- _Assignment_
The string "NPIX" may appear in lines of the entries below. Report how many lines hold it, with only the number.
== Information
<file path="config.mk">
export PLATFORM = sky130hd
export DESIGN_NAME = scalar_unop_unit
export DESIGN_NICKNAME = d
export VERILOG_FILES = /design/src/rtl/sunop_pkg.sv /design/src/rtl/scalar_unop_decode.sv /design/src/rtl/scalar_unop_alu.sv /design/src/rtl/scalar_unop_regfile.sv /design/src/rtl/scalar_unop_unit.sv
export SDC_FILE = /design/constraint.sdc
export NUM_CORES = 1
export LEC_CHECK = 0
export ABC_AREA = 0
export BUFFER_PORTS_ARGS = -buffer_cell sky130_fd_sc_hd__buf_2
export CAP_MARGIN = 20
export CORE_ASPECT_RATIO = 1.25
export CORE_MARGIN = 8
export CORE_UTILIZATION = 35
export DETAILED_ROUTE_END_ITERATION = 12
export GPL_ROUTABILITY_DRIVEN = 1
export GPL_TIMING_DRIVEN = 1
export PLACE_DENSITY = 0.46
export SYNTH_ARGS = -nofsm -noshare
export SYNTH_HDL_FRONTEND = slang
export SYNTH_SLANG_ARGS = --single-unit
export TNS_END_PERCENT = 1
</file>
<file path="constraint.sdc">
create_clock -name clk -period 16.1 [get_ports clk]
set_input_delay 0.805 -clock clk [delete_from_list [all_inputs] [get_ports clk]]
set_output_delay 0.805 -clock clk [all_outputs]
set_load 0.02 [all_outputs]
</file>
====
== Information
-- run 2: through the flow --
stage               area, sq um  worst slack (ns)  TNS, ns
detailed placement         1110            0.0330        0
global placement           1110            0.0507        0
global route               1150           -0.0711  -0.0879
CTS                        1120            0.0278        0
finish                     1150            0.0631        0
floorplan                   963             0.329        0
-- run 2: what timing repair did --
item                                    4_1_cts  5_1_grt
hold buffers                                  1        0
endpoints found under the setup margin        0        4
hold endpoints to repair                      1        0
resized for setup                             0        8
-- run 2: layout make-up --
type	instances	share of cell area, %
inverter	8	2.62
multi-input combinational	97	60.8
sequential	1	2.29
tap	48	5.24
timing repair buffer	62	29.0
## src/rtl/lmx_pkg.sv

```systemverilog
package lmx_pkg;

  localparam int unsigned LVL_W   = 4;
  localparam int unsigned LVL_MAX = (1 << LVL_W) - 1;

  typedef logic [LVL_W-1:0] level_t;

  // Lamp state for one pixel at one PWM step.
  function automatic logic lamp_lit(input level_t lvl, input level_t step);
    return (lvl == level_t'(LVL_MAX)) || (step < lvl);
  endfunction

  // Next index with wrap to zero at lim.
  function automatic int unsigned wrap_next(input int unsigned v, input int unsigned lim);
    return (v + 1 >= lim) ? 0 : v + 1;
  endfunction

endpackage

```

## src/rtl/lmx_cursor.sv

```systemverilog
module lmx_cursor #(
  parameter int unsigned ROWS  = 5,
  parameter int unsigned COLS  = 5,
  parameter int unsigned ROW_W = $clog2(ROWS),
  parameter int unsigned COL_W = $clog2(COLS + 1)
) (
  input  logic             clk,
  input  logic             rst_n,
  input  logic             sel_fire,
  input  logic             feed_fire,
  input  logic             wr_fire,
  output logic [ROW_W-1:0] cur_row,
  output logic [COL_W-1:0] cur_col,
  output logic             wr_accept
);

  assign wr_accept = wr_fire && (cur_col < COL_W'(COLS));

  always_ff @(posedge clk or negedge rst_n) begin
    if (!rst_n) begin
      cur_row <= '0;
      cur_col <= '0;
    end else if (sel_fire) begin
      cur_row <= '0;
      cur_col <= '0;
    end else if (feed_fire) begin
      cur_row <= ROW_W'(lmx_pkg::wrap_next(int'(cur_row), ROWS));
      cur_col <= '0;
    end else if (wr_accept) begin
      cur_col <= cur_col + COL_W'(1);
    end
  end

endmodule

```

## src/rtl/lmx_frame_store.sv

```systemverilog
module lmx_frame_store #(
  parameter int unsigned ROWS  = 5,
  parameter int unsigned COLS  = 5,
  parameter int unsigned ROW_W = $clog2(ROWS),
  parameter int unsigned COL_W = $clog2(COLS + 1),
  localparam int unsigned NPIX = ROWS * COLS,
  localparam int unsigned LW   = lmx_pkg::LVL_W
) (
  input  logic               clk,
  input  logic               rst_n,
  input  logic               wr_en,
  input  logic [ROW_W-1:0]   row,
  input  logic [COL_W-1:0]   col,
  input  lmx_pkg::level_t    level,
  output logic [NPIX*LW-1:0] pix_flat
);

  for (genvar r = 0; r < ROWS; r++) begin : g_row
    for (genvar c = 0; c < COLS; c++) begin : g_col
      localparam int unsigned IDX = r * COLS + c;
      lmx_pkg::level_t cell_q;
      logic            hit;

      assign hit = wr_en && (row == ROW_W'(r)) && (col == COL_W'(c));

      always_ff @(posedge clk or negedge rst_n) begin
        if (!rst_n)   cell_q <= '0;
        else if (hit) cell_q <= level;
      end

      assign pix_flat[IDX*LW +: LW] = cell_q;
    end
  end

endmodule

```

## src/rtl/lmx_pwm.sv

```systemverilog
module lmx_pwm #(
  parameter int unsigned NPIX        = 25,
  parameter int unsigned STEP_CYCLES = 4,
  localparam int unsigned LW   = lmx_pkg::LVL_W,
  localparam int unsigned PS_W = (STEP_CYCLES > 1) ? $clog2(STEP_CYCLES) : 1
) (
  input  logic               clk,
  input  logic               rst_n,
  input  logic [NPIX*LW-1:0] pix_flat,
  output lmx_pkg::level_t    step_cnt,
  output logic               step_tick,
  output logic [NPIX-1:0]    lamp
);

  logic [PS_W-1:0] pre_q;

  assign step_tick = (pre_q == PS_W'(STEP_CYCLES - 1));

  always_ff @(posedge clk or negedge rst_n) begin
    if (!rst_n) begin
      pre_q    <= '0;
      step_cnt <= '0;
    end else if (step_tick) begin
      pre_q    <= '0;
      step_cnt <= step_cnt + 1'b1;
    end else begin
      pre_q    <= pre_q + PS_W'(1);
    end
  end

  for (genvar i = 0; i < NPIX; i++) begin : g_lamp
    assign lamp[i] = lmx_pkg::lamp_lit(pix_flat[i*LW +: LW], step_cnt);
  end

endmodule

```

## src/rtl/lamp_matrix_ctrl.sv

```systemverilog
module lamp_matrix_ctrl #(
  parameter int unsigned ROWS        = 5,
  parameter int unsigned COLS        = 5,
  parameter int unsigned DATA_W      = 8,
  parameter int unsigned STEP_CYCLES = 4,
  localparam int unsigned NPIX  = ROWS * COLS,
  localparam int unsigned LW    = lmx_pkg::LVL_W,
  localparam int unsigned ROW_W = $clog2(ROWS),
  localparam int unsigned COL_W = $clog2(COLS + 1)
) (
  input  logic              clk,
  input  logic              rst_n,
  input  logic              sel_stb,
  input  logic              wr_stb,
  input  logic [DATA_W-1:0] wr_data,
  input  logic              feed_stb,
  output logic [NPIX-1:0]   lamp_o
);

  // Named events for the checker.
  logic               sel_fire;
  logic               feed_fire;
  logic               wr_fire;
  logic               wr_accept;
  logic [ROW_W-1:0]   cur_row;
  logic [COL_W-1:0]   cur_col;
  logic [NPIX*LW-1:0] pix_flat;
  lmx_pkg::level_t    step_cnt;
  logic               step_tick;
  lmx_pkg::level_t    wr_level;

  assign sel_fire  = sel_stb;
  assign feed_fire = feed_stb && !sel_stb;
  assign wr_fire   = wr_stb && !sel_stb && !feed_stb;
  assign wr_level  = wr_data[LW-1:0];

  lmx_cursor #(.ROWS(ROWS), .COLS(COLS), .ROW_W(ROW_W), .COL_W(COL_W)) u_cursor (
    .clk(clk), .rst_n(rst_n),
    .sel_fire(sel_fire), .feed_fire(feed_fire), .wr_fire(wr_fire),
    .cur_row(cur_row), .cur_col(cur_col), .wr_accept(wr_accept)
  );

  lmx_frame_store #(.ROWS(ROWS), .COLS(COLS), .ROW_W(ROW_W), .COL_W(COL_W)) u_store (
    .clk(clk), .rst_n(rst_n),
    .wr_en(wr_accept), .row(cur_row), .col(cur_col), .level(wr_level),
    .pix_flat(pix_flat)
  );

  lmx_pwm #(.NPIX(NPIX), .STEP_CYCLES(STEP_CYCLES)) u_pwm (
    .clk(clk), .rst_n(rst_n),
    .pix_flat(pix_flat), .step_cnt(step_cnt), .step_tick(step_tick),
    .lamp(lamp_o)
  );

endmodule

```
====
- _Solution to the problem_
10